### TASK INSTRUCTIONS
Reproduce exactly, from the data that follows, the line with "- TritonCTS sink count: 750, unchanged", the line with "- number of vias", and every line that lies between them.

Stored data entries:
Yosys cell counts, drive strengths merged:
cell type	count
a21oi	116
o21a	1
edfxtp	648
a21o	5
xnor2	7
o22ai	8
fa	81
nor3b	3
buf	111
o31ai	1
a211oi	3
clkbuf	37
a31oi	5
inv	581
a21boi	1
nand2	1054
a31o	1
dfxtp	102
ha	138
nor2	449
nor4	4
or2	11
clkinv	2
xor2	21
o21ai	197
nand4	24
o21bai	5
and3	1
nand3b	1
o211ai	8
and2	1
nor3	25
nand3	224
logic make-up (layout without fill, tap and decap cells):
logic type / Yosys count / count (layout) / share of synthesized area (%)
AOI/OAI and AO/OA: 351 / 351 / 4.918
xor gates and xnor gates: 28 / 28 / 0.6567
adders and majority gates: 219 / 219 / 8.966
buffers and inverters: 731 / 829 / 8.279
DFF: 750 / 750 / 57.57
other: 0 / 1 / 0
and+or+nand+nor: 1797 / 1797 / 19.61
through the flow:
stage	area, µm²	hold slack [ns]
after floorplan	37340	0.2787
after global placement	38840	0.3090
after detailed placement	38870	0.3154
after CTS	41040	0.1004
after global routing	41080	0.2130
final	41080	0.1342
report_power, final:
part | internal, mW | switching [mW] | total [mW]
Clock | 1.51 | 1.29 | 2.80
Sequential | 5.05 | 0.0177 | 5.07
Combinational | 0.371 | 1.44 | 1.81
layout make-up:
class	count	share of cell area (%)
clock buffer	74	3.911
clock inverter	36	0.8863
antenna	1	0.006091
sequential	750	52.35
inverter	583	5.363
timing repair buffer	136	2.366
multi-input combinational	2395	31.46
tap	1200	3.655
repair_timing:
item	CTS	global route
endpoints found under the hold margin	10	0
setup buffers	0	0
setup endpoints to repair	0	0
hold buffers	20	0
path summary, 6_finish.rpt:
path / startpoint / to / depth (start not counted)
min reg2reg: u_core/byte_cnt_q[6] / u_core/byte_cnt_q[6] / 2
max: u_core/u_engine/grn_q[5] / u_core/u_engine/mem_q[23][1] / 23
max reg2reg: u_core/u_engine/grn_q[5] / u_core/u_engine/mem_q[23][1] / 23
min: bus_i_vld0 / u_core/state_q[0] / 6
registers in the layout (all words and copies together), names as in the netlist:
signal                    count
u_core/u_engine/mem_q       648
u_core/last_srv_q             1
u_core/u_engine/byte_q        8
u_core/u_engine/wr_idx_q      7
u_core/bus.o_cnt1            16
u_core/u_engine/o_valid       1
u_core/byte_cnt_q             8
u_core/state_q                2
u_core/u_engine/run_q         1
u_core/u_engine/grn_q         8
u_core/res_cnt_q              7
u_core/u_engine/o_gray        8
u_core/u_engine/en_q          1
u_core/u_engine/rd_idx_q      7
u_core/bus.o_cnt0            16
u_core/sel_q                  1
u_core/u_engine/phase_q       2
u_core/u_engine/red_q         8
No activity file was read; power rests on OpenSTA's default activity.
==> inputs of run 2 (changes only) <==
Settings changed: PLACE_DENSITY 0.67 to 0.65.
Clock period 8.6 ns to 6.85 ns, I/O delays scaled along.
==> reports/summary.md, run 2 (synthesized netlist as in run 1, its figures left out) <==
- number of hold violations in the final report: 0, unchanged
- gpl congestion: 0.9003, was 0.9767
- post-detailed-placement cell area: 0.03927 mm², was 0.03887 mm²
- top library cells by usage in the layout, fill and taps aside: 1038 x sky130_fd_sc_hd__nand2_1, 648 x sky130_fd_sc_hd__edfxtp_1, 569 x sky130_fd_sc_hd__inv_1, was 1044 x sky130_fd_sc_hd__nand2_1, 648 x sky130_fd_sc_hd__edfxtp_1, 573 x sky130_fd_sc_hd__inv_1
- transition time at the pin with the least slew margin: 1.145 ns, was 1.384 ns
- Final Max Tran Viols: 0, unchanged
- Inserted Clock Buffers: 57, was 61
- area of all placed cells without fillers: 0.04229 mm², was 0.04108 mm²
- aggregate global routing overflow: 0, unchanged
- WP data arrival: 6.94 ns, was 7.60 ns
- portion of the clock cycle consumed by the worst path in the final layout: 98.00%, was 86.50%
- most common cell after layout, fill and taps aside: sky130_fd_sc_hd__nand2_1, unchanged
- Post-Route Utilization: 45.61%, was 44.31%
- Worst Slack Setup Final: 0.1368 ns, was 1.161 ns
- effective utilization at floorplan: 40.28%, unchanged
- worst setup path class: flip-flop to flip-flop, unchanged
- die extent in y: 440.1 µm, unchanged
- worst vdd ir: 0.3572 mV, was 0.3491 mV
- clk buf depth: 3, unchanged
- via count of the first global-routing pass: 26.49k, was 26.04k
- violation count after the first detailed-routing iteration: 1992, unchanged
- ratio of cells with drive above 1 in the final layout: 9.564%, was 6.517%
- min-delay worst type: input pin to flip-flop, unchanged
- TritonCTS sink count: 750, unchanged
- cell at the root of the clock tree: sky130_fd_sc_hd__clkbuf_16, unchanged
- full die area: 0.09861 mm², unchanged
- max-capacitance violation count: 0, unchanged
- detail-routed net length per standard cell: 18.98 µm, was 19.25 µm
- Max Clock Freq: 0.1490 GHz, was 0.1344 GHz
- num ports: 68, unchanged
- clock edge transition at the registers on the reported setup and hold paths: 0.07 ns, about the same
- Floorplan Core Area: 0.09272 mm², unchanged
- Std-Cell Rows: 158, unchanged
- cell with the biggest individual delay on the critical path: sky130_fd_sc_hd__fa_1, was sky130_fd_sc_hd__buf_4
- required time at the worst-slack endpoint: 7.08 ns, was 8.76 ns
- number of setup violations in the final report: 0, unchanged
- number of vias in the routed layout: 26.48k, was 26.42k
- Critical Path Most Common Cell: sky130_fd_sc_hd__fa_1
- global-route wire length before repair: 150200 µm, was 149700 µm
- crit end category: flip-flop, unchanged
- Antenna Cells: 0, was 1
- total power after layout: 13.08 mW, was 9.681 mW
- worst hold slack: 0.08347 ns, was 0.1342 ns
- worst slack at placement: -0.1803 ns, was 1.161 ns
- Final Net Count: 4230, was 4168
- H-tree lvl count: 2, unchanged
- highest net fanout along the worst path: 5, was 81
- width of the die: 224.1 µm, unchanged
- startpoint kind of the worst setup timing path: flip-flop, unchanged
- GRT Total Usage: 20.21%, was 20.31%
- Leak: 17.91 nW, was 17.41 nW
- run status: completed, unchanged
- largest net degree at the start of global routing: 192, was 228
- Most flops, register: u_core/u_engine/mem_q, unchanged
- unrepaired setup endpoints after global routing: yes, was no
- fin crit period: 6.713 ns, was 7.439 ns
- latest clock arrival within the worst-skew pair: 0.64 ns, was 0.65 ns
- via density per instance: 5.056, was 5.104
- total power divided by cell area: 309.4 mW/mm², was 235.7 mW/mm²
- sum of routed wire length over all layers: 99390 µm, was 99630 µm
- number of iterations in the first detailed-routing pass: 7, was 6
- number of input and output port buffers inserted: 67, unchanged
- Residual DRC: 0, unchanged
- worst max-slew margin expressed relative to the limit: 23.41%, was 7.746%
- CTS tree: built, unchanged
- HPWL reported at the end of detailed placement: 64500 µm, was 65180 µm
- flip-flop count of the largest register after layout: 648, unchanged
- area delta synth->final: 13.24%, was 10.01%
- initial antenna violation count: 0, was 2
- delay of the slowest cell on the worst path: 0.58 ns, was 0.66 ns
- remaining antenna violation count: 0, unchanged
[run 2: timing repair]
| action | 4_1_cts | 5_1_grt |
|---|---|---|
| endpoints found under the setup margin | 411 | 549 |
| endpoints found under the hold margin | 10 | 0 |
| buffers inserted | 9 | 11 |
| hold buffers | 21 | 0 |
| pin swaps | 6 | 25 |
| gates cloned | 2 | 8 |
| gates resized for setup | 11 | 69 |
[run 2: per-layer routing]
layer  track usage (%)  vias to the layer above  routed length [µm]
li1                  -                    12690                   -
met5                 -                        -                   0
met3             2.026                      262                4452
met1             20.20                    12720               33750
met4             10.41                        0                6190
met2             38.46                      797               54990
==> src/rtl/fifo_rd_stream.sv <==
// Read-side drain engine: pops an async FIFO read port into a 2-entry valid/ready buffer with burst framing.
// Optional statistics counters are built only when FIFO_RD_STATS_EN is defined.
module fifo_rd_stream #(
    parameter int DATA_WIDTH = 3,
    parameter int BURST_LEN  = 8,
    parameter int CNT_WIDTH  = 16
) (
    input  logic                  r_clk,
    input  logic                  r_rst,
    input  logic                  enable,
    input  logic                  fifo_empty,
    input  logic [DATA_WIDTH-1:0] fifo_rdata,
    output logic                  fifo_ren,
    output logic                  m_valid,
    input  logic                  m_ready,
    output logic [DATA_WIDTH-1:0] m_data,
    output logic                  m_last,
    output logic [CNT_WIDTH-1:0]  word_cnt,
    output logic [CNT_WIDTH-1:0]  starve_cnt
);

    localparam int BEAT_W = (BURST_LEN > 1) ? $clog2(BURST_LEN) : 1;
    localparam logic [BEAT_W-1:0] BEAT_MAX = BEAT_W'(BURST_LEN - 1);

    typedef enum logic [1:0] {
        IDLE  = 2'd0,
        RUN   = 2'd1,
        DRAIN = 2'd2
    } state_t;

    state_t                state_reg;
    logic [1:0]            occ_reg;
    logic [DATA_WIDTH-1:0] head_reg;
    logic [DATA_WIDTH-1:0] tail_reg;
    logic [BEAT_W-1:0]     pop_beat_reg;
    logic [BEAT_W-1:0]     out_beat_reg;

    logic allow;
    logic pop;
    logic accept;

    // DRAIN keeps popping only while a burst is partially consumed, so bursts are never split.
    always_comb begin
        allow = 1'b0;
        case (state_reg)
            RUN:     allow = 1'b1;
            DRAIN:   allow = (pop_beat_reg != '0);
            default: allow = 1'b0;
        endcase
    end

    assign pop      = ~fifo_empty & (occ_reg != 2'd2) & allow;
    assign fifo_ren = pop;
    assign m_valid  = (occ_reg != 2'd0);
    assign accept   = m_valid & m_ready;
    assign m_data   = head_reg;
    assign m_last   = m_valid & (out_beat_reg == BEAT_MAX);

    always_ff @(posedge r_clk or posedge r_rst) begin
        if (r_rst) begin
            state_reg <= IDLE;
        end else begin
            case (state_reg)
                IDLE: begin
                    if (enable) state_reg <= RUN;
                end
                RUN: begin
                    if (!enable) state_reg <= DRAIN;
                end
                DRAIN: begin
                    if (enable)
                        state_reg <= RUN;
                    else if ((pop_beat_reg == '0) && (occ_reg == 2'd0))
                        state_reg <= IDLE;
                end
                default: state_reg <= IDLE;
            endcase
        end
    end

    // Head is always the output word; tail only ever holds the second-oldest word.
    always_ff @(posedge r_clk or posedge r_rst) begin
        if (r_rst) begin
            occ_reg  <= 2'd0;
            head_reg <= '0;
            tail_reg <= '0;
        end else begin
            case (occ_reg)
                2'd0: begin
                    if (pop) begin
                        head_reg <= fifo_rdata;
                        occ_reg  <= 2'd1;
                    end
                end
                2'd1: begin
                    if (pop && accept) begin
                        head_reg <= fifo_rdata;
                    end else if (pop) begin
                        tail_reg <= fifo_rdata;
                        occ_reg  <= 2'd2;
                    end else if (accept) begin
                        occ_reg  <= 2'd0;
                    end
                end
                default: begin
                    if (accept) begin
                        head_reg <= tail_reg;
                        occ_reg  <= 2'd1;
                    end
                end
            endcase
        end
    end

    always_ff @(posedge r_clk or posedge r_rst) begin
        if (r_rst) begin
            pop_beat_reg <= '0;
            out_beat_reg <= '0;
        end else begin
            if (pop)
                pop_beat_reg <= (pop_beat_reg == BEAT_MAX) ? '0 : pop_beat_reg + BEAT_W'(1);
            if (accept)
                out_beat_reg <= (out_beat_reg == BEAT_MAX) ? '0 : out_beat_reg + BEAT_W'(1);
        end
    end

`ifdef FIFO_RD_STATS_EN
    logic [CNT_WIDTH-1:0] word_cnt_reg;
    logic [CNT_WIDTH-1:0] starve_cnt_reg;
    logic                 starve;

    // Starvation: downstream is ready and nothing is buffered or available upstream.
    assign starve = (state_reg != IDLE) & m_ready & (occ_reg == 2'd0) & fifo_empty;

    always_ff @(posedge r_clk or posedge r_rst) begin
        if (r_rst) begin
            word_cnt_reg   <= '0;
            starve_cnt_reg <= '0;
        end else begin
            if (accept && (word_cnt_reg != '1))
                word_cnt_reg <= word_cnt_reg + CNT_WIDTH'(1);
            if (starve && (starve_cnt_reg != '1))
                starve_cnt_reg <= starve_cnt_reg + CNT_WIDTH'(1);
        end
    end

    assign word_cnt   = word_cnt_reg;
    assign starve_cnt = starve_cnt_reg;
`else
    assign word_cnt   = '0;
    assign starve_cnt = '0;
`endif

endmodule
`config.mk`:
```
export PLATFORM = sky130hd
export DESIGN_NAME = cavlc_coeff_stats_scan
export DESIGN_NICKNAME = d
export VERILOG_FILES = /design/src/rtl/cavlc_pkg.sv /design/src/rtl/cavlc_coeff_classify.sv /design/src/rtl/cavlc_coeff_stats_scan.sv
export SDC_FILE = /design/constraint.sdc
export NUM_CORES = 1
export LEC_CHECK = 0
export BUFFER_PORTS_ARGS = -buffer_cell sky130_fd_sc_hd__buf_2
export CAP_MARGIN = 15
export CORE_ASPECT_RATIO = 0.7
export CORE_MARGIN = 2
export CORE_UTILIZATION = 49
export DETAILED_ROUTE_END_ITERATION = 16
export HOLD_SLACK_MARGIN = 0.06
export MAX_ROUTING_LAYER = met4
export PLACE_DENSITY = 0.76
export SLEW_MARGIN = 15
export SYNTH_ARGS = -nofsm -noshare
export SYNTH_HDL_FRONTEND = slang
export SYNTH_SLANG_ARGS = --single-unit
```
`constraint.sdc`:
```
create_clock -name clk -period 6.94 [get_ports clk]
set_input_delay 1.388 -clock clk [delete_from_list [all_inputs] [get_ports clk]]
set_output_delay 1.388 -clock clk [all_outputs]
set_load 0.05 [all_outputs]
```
==
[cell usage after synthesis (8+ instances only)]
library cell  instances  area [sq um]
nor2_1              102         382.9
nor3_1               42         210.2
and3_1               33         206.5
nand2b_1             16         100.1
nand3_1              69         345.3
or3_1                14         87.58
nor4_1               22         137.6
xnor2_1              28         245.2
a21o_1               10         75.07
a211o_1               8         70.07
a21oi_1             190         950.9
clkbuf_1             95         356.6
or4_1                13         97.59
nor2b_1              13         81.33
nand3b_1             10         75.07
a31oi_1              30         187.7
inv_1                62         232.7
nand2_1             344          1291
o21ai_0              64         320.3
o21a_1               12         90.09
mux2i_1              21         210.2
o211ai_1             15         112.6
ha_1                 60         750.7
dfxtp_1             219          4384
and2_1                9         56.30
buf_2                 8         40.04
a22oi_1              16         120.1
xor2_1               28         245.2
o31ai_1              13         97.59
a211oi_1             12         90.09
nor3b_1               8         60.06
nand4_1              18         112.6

### FINISHED TASK
- TritonCTS sink count: 750, unchanged
- cell at the root of the clock tree: sky130_fd_sc_hd__clkbuf_16, unchanged
- full die area: 0.09861 mm², unchanged
- max-capacitance violation count: 0, unchanged
- detail-routed net length per standard cell: 18.98 µm, was 19.25 µm
- Max Clock Freq: 0.1490 GHz, was 0.1344 GHz
- num ports: 68, unchanged
- clock edge transition at the registers on the reported setup and hold paths: 0.07 ns, about the same
- Floorplan Core Area: 0.09272 mm², unchanged
- Std-Cell Rows: 158, unchanged
- cell with the biggest individual delay on the critical path: sky130_fd_sc_hd__fa_1, was sky130_fd_sc_hd__buf_4
- required time at the worst-slack endpoint: 7.08 ns, was 8.76 ns
- number of setup violations in the final report: 0, unchanged
- number of vias in the routed layout: 26.48k, was 26.42k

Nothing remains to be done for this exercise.